Ideas will give a brand a kick in the pants, but what moves a brand in the right direction is putting the power of an idea into the work itself.

"Ideas that motivate the work." I like it.

Friday, December 30, 2005

Welcome, New Year!


Good morning.

A new day, a new week, a new month, a new year.

I don't want to belabor it, but, geez, I'm ready for 2006. I've made two resolutions (which I'll keep to myself, thank you), and I'm anxious to live up to them.

What do you want, what do you need from 2006?

Tuesday, December 27, 2005

"The Beatles," by Bob Spitz

This is the book I thought I would one day write. For probably two decades I've been quietly amassing information and opinions that would one day allow me to write about The Beatles as more than a band, as a timeless musical entity, still influential not only for their songs and their albums but for their lives as well. Now it's been written, and for the most part, to paraphrase, I know I should be glad. Ooooo.

"The Beatles" is as serious a biography as one you might read about a major historical figure, full of references, footnotes and all that. Better, however, it provides insight into the lives of the four Beatles, their families and friends, and also their songs, how they came about, their musical and lyrical values and more.

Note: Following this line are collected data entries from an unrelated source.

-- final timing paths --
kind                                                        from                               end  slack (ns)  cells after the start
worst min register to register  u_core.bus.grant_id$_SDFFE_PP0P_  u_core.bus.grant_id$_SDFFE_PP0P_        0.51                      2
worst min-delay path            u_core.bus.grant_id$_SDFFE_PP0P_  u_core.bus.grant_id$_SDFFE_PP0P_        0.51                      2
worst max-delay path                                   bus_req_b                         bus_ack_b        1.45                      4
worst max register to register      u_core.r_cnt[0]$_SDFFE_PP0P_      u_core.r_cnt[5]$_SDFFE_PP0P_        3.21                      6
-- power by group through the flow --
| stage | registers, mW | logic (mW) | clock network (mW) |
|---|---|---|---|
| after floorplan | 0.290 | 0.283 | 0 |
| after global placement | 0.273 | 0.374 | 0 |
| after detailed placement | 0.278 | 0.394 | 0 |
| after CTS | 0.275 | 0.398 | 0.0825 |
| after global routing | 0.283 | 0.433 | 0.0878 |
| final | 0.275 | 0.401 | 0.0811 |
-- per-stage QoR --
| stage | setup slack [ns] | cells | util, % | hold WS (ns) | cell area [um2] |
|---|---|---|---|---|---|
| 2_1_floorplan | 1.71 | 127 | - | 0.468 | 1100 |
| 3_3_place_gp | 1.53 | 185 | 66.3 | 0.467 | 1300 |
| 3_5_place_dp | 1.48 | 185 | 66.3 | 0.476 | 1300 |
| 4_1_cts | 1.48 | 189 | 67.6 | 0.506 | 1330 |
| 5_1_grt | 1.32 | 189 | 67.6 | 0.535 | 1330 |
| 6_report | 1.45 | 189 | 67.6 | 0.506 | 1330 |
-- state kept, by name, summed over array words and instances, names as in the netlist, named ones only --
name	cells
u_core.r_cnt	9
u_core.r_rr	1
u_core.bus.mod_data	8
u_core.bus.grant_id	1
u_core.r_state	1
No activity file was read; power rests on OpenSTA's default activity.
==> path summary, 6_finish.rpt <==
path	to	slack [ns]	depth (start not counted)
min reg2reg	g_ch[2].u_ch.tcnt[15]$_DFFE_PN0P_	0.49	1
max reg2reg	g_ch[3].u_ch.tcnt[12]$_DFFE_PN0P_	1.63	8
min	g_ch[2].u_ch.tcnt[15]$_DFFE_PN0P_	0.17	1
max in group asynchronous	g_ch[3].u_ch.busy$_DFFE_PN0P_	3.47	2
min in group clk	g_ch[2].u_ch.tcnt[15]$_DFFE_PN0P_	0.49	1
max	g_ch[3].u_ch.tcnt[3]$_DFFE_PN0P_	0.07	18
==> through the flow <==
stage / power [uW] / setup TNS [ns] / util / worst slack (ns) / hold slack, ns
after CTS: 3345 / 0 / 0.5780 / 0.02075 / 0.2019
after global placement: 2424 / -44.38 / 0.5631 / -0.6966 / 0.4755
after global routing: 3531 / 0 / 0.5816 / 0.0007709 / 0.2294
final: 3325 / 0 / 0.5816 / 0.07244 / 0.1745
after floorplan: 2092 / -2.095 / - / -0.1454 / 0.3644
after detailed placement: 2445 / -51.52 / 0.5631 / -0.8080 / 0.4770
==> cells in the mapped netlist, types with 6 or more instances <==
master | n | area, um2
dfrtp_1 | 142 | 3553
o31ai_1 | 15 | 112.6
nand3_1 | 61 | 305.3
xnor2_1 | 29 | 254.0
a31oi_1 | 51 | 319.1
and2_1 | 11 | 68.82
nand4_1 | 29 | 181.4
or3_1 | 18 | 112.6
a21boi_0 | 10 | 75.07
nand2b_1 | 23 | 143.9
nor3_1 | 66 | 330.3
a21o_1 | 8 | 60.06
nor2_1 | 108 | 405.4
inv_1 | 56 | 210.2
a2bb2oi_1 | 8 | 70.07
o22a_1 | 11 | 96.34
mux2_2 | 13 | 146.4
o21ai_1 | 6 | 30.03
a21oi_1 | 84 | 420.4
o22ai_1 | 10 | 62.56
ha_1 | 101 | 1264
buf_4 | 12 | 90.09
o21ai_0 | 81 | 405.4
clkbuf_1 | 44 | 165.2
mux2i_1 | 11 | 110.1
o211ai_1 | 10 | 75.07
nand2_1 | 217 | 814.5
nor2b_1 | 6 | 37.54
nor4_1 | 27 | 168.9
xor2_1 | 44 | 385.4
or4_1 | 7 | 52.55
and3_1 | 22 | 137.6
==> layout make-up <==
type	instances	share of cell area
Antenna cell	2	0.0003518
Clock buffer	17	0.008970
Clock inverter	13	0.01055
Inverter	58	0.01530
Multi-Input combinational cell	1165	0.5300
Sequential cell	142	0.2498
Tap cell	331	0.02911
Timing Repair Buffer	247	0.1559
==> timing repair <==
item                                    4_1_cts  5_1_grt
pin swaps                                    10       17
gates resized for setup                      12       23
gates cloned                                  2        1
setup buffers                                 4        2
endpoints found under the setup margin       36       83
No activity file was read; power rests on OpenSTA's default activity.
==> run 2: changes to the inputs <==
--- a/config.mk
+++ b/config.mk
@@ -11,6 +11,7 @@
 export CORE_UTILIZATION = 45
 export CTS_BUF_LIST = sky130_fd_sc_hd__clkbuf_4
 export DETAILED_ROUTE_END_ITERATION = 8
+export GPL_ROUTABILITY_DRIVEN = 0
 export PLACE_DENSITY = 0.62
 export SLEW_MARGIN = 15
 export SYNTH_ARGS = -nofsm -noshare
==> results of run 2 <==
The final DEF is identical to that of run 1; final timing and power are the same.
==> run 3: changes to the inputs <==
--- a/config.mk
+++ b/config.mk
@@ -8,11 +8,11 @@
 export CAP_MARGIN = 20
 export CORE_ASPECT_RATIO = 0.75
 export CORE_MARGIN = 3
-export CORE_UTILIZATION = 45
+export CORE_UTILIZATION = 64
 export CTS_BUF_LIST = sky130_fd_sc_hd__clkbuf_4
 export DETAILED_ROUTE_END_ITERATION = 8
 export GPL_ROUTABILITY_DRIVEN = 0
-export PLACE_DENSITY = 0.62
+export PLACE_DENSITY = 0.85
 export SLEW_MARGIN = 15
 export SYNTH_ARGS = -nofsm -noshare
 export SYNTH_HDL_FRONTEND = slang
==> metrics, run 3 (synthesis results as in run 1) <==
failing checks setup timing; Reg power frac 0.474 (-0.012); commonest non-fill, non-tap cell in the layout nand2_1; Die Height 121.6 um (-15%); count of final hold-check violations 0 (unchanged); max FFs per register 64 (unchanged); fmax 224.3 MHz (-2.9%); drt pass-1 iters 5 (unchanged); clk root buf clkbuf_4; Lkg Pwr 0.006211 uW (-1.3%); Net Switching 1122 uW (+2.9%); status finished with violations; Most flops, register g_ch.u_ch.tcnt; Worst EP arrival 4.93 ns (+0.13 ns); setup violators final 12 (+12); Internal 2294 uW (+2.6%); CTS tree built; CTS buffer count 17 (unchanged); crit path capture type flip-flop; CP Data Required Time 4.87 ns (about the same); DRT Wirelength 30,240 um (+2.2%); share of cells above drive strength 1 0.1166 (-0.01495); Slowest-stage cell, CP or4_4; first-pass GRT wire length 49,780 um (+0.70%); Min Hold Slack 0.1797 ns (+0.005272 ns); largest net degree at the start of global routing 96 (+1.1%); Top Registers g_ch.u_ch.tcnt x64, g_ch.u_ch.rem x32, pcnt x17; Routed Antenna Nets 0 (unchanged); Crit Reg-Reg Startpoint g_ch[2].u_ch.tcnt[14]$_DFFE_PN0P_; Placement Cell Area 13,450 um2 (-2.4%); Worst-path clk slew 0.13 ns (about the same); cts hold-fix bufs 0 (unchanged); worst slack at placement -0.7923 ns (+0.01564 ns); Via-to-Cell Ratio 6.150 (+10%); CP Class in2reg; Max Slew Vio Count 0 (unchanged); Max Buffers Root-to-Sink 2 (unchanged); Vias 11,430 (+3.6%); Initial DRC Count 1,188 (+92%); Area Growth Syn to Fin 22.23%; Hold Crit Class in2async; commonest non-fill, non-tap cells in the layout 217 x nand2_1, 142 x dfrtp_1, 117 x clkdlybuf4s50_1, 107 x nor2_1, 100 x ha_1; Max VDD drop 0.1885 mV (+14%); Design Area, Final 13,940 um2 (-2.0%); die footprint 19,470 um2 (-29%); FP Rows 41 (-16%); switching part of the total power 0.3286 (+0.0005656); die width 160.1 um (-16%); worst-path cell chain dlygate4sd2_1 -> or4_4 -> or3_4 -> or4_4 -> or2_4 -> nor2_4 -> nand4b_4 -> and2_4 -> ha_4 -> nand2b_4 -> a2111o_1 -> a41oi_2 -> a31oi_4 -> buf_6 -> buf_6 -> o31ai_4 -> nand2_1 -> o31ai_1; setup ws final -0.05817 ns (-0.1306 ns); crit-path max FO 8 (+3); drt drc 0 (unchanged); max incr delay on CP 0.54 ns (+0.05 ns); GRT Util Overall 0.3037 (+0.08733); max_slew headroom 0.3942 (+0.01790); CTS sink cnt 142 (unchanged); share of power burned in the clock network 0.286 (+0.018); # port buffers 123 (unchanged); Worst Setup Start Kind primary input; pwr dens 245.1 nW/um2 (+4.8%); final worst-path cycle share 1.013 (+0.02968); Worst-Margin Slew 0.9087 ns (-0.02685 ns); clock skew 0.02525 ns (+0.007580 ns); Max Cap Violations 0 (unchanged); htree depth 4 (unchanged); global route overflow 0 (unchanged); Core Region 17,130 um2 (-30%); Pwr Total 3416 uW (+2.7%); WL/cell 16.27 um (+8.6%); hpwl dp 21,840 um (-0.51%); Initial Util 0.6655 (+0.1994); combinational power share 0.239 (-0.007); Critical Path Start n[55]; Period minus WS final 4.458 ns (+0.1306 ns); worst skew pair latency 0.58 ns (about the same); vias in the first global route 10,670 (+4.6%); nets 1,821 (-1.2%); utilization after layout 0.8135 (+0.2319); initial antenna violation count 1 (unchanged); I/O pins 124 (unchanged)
## src/rtl/fp_alu_pkg.sv

```systemverilog
// fp_alu_pkg: shared FP32 width, op and state encodings, and the MIN/MAX ordering key
package fp_alu_pkg;
  localparam int FP_W = 32;
  typedef enum logic [1:0] {OP_ADD = 2'd0, OP_SUB = 2'd1, OP_MIN = 2'd2, OP_MAX = 2'd3} op_e;
  typedef enum logic [2:0] {IDLE = 3'd0, LOAD_A = 3'd1, LOAD_B = 3'd2, EXEC = 3'd3, OUT = 3'd4} state_e;
  function automatic logic [FP_W-1:0] key(input logic [FP_W-1:0] x);
    return x[FP_W-1] ? ~x : x ^ 32'h8000_0000;
  endfunction
endpackage

```

## src/rtl/fp_serial_alu_if.sv

```systemverilog
// fp_serial_alu_if: start/op, operand beat stream in, result beat stream out, done/busy/state_out status
interface fp_serial_alu_if #(parameter int BUS_W = 8);
  logic             start;
  logic [1:0]       op;
  logic [BUS_W-1:0] in_data;
  logic             in_valid;
  logic             in_ready;
  logic [BUS_W-1:0] out_data;
  logic             out_valid;
  logic             out_ready;
  logic             done;
  logic             busy;
  logic [2:0]       state_out;
  modport master (
    output start, op, in_data, in_valid, out_ready,
    input  in_ready, out_data, out_valid, done, busy, state_out
  );
  modport slave (
    input  start, op, in_data, in_valid, out_ready,
    output in_ready, out_data, out_valid, done, busy, state_out
  );
endinterface

```

## src/rtl/fp_addsub.sv

```systemverilog
// fp_addsub: combinational IEEE-754 single add/sub, round-to-nearest-even; a, b, sub in, result out
module fp_addsub (
  input  logic [31:0] a,
  input  logic [31:0] b,
  input  logic        sub,
  output logic [31:0] result
);
  logic [31:0] bn, x, y;
  logic [9:0]  ex, ey, d, sh, en, ef;
  logic [26:0] mx, my, ys, norm;
  logic [27:0] sum;
  logic [4:0]  lz;
  logic [24:0] m25;
  logic        rnd;
  always_comb begin
    bn = {b[31] ^ sub, b[30:0]};
    x = (a[30:0] >= bn[30:0]) ? a : bn;
    y = (a[30:0] >= bn[30:0]) ? bn : a;
    ex = {2'b0, x[30:23] | {7'b0, x[30:23] == 8'd0}};
    ey = {2'b0, y[30:23] | {7'b0, y[30:23] == 8'd0}};
    mx = {x[30:23] != 8'd0, x[22:0], 3'b0};
    my = {y[30:23] != 8'd0, y[22:0], 3'b0};
    d = ex - ey;
    ys = (d > 10'd26) ? {26'b0, |my} : (my >> d) | {26'b0, |(my & ~({27{1'b1}} << d))};
    sum = (x[31] == y[31]) ? {1'b0, mx} + {1'b0, ys} : {1'b0, mx} - {1'b0, ys};
    lz = 5'd0;
    for (int i = 0; i < 27; i++) if (sum[i]) lz = 5'(26 - i);
    sh = ({5'b0, lz} < ex - 10'd1) ? {5'b0, lz} : ex - 10'd1;
    norm = sum[27] ? {sum[27:2], |sum[1:0]} : sum[26:0] << sh;
    en = sum[27] ? ex + 10'd1 : ex - sh;
    rnd = norm[2] & (norm[1] | norm[0] | norm[3]);
    m25 = {1'b0, norm[26:3]} + {24'b0, rnd};
    ef = m25[24] ? en + 10'd1 : (m25[23] ? en : 10'd0);
    if (x[30:23] == 8'hff)
      result = (x[22:0] != 23'd0 || (y[30:23] == 8'hff && x[31] != y[31])) ? 32'h7fc0_0000 : x;
    else if (sum == 28'd0)
      result = {x[31] & y[31], 31'd0};
    else if (ef >= 10'd255)
      result = {x[31], 8'hff, 23'd0};
    else
      result = {x[31], ef[7:0], m25[24] ? 23'd0 : m25[22:0]};
  end
endmodule

```

## src/rtl/fp_serial_alu.sv

```systemverilog
// fp_serial_alu: beat-serial FP32 ADD/SUB/MIN/MAX; clk, rst, bus (slave: start/op, in_* beats, out_* beats, done/busy/state_out)
module fp_serial_alu #(parameter int BUS_W = 8) (
  input logic           clk,
  input logic           rst,
  fp_serial_alu_if.slave bus
);
  import fp_alu_pkg::*;
  localparam int BEATS = FP_W / BUS_W;
  localparam int CW = BEATS > 1 ? $clog2(BEATS) : 1;
  state_e          state, nxt;
  logic [CW-1:0]   cnt;
  logic [1:0]      op_r;
  logic [FP_W-1:0] a, b, res, sum;
  logic            done_r, in_fire, out_fire, last;
  assign in_fire  = bus.in_valid & bus.in_ready;
  assign out_fire = bus.out_valid & bus.out_ready;
  assign last     = cnt == CW'(BEATS - 1);
  fp_addsub u_addsub (.a(a), .b(b), .sub(op_r == OP_SUB), .result(sum));
  always_ff @(posedge clk) begin
    if (rst) begin
      state  <= IDLE;
      cnt    <= '0;
      op_r   <= '0;
      a      <= '0;
      b      <= '0;
      res    <= '0;
      done_r <= 1'b0;
    end else begin
      state  <= nxt;
      done_r <= out_fire & last;
      if (state == IDLE && bus.start) begin
        op_r <= bus.op;
        cnt  <= '0;
      end else if (in_fire || out_fire) begin
        cnt <= last ? '0 : cnt + CW'(1);
      end
      if (in_fire && state == LOAD_A) a[cnt*BUS_W +: BUS_W] <= bus.in_data;
      if (in_fire && state == LOAD_B) b[cnt*BUS_W +: BUS_W] <= bus.in_data;
      if (state == EXEC)
        res <= op_r == OP_MIN ? (key(b) < key(a) ? b : a) :
               op_r == OP_MAX ? (key(a) < key(b) ? b : a) : sum;
    end
  end
  always_comb begin
    nxt = state;
    case (state)
      IDLE:    nxt = bus.start ? LOAD_A : IDLE;
      LOAD_A:  nxt = in_fire && last ? LOAD_B : LOAD_A;
      LOAD_B:  nxt = in_fire && last ? EXEC : LOAD_B;
      EXEC:    nxt = OUT;
      OUT:     nxt = out_fire && last ? IDLE : OUT;
      default: nxt = IDLE;
    endcase
  end
  assign bus.in_ready  = state == LOAD_A || state == LOAD_B;
  assign bus.out_valid = state == OUT;
  assign bus.out_data  = bus.out_valid ? res[cnt*BUS_W +: BUS_W] : '0;
  assign bus.busy      = state != IDLE;
  assign bus.state_out = state;
  assign bus.done      = done_r;
endmodule

```

## src/flat_wrapper.sv

```systemverilog
// flat-port wrapper written by rule: the top's interface ports become plain ports
module fp_serial_alu_flat import fp_alu_pkg::*;
#(parameter int BUS_W = 8)
  (clk, rst, bus_start, bus_op, bus_in_data, bus_in_valid, bus_out_ready, bus_in_ready, bus_out_data, bus_out_valid, bus_done, bus_busy, bus_state_out);
  fp_serial_alu_if #(.BUS_W(BUS_W)) bus_i ();
  input logic clk;
  input logic rst;
  input wire logic [$bits(bus_i.start)-1:0] bus_start;
  input wire logic [$bits(bus_i.op)-1:0] bus_op;
  input wire logic [$bits(bus_i.in_data)-1:0] bus_in_data;
  input wire logic [$bits(bus_i.in_valid)-1:0] bus_in_valid;
  input wire logic [$bits(bus_i.out_ready)-1:0] bus_out_ready;
  output wire logic [$bits(bus_i.in_ready)-1:0] bus_in_ready;
  output wire logic [$bits(bus_i.out_data)-1:0] bus_out_data;
  output wire logic [$bits(bus_i.out_valid)-1:0] bus_out_valid;
  output wire logic [$bits(bus_i.done)-1:0] bus_done;
  output wire logic [$bits(bus_i.busy)-1:0] bus_busy;
  output wire logic [$bits(bus_i.state_out)-1:0] bus_state_out;
  assign bus_i.start = bus_start;
  assign bus_i.op = bus_op;
  assign bus_i.in_data = bus_in_data;
  assign bus_i.in_valid = bus_in_valid;
  assign bus_i.out_ready = bus_out_ready;
  assign bus_in_ready = bus_i.in_ready;
  assign bus_out_data = bus_i.out_data;
  assign bus_out_valid = bus_i.out_valid;
  assign bus_done = bus_i.done;
  assign bus_busy = bus_i.busy;
  assign bus_state_out = bus_i.state_out;
  fp_serial_alu #(.BUS_W(BUS_W)) u_core (.clk(clk), .rst(rst), .bus(bus_i));
endmodule
```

In short, it's a big book of Beatles information, for the most part chronilogically told, with reviews and biographical narrative. And, fortunately, it's neither dogmatic nor pedantic about the sixties and the band's cultural influence on an era. (There are plenty of other places to go for that.)

I won't attempt a review of the book here. For the most part, "The Beatles" is a biography of the band, and Bob Spitz is knowledgeable and thorough ... and a fan. It ends when Paul finally says, "That's it. I'm gone" and cuts off his communication with both his mates and their manager, Allen Klein. It's comprehensive in almost every way, especially good on "Sgt. Pepper," if a little light on "Abbey Road." I recommend it to anyone who sings along with "Can't Buy Me Love" or "Drive My Car," and is surprised by how good "I Should Have Known Better" or "No Reply" is, not having heard it in, maybe, years.

And to anyone who believes Yoko does, indeed, suck.

The book makes me want to go back to "A Hard Day's Night," the Richard Lester movie, see parts (but not all) of "Anthology" again, even watch for another rerun of Ed Sullivan. Maybe now I'll give up jotting notes on scraps of paper and shoving them in notebooks. But I won't give up the music.

Read an excerpt here.

Saturday, December 24, 2005

Happy Holidays!

It's time for me to put away the keyboard and concentrate on a few other things for a couple of days.

During the holidays, I like to relax, leave the car parked, the phone unanswered, the email in the inbox - you get the idea. There'll be DVD's in the player, mp3's blasting from the computer, books to read, magazines to catch up on.... Shrimp with garlic and lemon, a few brewskis, champagne and a good Chianti. It all sounds pretty good, doesn't it?

I hope all of you, dear readers, have a wonderful holiday and look forward - as I do - to a happy new year. Thanks for dropping by.